== To do ==
For this exercise, copy each line of the records that contains the word "detailed".

Data items
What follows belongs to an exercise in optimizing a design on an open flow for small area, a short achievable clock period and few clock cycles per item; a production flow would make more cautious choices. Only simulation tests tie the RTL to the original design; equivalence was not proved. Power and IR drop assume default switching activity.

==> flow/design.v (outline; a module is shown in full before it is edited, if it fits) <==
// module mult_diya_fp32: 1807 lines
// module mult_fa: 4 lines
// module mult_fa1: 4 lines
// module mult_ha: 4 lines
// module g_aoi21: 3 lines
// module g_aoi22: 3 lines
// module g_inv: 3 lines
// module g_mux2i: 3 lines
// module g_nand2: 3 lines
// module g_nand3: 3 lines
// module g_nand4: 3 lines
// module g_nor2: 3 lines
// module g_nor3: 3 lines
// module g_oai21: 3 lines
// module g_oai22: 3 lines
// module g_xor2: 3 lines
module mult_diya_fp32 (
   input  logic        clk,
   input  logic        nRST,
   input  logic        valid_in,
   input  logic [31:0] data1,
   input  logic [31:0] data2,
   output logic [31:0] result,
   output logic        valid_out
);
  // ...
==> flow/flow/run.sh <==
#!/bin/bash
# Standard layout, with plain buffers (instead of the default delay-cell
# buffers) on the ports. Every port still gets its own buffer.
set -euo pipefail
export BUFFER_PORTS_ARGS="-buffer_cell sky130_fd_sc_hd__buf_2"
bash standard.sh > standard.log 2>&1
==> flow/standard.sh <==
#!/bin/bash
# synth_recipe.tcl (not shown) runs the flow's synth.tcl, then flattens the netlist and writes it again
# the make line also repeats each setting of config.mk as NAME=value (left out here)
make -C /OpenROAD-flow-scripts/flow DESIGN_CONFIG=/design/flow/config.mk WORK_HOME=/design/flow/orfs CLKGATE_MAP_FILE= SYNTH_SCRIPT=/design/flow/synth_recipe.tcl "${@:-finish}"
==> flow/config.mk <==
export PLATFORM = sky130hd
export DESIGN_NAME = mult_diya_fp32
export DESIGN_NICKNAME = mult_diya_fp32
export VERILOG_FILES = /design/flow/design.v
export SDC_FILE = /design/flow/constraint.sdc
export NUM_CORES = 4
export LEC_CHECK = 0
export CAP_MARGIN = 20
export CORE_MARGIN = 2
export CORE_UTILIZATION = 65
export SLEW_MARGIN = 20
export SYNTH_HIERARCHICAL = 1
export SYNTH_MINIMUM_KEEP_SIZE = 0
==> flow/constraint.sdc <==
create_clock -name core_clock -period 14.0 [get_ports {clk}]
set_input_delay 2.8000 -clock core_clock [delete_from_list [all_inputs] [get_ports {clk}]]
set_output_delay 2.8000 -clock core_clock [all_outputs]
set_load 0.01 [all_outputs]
...
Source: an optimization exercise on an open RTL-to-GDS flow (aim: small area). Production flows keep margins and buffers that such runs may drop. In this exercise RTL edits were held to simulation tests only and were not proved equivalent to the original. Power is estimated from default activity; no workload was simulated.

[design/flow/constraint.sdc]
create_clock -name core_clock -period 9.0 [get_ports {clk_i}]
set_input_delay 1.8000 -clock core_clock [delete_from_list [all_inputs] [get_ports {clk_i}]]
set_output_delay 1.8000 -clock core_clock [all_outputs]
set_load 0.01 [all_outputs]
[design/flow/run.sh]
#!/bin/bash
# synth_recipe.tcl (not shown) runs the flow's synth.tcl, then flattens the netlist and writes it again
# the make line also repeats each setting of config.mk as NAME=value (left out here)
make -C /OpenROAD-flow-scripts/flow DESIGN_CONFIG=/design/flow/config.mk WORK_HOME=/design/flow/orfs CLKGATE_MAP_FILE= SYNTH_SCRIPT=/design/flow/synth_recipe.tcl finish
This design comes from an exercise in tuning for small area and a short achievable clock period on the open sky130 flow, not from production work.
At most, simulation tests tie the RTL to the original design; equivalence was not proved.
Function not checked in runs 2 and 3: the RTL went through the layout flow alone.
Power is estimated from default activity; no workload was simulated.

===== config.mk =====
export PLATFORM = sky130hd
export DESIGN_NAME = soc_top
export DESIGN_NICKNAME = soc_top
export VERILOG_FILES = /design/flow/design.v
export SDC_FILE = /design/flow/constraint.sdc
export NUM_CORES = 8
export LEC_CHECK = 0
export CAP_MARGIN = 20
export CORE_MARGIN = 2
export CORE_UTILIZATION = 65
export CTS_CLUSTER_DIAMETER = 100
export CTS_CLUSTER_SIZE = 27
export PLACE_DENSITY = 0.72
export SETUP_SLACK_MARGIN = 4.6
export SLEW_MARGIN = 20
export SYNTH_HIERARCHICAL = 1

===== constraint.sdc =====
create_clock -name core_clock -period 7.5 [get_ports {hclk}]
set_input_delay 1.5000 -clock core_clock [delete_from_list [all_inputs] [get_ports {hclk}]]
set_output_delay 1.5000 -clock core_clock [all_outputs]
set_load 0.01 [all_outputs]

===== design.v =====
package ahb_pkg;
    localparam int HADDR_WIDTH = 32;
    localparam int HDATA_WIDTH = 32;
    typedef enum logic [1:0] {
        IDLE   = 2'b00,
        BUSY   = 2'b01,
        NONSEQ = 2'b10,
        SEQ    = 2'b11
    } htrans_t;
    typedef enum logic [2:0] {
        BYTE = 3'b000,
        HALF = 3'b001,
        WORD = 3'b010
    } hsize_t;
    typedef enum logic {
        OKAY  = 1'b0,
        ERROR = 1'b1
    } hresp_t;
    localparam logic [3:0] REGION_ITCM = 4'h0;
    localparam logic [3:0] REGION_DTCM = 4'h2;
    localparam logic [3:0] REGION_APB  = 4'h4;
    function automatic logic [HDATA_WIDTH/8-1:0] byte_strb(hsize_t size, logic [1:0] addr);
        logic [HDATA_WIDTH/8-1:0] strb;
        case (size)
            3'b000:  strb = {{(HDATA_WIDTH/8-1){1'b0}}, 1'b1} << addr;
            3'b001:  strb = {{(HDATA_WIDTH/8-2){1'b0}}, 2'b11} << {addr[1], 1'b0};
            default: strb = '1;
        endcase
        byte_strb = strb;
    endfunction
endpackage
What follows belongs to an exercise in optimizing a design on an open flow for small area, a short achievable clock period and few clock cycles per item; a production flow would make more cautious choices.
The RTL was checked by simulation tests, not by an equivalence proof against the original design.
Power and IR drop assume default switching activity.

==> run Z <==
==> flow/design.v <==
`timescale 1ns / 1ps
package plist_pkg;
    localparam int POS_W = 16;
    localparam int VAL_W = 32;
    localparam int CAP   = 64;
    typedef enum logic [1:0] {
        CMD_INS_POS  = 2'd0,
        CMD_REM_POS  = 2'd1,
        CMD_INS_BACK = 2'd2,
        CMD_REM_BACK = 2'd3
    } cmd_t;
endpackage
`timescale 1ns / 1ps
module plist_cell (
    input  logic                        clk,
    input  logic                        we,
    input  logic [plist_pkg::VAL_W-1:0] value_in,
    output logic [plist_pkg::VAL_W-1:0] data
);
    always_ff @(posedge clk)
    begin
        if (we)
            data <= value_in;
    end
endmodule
---
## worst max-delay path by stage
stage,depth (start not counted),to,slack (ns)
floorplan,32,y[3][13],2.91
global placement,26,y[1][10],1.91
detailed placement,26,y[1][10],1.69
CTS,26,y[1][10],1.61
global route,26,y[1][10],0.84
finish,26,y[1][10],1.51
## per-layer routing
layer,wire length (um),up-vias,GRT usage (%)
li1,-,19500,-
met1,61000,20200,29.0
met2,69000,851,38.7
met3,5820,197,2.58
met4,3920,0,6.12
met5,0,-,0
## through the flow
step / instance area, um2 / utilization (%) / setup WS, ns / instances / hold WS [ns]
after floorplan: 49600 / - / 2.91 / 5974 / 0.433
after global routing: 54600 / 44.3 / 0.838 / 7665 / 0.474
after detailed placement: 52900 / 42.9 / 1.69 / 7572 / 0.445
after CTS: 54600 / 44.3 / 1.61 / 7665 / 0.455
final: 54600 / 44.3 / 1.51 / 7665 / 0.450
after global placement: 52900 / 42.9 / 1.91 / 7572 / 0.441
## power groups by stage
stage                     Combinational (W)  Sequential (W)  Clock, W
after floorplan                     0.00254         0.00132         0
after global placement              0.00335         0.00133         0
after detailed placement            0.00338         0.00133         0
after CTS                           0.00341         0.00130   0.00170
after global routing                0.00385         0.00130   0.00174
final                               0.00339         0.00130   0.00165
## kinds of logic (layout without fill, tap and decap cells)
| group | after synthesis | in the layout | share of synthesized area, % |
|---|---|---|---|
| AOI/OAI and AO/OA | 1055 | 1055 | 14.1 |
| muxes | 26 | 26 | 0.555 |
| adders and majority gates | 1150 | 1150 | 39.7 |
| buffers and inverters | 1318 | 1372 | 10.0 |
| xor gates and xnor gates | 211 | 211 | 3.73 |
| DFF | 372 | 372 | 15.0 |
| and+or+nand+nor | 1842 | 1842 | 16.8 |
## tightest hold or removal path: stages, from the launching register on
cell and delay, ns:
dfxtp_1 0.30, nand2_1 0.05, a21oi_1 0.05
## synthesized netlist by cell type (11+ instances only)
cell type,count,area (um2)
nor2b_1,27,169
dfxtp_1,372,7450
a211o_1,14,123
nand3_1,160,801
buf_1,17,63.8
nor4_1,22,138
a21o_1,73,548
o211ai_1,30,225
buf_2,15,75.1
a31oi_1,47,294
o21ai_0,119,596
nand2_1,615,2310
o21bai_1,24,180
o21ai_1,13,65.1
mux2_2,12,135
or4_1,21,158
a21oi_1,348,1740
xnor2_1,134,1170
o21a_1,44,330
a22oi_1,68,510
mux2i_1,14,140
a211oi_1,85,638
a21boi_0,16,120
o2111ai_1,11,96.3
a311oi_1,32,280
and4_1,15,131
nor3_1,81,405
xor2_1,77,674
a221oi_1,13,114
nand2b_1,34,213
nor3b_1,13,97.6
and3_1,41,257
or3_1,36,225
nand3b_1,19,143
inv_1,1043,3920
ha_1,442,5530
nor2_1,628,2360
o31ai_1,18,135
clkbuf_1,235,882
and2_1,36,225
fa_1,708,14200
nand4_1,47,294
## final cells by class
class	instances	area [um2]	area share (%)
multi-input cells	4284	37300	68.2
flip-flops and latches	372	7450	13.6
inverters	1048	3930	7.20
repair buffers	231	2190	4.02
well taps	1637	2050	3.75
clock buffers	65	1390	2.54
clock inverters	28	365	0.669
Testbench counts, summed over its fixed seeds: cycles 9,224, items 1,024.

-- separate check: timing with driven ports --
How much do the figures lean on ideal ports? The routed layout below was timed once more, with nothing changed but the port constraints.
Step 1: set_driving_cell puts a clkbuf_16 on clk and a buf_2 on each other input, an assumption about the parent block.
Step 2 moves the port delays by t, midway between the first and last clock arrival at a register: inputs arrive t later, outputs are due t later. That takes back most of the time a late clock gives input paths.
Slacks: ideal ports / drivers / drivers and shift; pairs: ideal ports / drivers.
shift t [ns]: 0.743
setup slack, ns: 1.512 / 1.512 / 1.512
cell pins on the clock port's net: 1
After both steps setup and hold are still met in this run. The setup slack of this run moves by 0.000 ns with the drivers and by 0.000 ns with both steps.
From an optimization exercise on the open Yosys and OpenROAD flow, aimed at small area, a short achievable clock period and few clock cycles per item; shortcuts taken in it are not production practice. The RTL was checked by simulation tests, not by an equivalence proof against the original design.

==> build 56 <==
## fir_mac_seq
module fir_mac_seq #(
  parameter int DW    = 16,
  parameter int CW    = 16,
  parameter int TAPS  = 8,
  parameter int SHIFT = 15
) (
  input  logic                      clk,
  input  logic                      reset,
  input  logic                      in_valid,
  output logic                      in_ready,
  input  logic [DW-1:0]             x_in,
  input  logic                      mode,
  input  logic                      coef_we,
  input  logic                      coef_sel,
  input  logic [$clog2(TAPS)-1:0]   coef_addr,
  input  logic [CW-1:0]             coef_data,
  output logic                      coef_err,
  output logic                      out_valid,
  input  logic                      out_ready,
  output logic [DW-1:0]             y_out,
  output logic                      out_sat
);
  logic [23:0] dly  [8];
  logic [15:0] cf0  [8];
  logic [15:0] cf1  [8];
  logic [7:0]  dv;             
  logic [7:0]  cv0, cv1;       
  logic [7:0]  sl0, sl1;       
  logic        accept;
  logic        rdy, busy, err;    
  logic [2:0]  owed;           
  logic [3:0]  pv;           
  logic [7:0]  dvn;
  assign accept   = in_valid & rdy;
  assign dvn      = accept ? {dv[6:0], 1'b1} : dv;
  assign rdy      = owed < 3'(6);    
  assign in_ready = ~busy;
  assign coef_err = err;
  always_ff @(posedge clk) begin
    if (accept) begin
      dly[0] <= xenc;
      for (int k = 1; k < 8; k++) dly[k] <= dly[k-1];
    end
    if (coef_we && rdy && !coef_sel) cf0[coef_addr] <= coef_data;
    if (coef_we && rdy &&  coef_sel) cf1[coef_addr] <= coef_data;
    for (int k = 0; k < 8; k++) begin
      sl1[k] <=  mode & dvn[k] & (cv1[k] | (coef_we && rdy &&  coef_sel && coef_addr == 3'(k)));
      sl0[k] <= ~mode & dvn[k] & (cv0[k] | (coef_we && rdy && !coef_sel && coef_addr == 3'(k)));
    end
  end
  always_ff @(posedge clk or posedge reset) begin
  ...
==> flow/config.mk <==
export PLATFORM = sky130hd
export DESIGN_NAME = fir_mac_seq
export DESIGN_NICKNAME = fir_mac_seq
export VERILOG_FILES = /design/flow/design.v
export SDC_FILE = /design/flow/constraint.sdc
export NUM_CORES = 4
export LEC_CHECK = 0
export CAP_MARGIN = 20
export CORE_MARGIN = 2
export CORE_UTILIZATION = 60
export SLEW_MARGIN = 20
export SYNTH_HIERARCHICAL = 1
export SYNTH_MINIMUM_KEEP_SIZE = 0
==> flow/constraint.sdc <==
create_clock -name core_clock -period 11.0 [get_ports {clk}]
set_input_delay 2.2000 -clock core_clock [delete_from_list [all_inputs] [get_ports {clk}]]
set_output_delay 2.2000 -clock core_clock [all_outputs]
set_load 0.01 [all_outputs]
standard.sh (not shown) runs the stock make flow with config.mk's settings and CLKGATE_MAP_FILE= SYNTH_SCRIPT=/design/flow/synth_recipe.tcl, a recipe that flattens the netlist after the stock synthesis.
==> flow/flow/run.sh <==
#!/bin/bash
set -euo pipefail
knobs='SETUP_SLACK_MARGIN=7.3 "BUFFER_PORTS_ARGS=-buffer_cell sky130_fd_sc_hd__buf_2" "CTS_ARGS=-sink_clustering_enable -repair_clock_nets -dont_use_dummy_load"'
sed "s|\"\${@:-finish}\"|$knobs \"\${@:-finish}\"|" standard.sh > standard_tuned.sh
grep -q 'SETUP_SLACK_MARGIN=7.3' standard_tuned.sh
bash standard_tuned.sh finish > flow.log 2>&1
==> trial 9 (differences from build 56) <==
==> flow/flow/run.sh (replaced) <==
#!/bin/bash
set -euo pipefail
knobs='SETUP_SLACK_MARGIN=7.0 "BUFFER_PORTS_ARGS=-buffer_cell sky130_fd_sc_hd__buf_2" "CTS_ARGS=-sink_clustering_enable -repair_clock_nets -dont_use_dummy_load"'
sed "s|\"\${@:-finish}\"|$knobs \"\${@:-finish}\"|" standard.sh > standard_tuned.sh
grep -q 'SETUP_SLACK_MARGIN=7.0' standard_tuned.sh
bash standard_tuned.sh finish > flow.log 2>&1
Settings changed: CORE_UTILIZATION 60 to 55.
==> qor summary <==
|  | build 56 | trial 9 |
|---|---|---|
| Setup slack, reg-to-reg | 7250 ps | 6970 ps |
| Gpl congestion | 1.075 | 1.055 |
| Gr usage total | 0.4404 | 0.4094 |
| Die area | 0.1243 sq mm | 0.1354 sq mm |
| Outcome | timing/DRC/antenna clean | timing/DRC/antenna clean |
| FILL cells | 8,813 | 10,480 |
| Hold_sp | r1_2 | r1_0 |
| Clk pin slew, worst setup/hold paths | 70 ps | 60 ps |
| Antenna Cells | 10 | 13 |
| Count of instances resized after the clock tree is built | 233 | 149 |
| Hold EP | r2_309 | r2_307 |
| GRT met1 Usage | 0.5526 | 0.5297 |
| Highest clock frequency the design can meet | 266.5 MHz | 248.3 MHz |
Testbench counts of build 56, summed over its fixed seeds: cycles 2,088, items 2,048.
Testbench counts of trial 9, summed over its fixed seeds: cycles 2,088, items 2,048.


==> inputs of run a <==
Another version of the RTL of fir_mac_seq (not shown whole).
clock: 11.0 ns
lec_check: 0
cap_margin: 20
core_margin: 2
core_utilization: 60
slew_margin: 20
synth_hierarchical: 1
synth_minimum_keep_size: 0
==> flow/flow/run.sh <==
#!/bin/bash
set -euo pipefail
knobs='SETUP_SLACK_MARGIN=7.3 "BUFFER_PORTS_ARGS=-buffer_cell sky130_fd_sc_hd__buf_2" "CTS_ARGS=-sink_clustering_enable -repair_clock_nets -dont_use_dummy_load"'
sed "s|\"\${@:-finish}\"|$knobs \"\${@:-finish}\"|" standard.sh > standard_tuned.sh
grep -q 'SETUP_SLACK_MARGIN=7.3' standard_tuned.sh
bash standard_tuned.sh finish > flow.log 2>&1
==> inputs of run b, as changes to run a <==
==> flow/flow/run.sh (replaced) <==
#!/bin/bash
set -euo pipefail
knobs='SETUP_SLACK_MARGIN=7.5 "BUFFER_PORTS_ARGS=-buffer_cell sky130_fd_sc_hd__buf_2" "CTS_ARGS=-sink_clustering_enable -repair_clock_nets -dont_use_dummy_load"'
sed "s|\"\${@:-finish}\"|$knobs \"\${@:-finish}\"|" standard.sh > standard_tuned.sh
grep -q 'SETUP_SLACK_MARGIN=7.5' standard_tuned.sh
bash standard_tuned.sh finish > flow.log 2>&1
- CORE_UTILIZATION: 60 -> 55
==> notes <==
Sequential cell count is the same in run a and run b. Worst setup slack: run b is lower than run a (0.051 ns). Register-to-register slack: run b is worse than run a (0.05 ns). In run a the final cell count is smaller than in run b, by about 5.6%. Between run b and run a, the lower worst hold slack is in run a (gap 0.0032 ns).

== Response ==
detailed placement,26,y[1][10],1.69
after detailed placement: 52900 / 42.9 / 1.69 / 7572 / 0.445
after detailed placement            0.00338         0.00133         0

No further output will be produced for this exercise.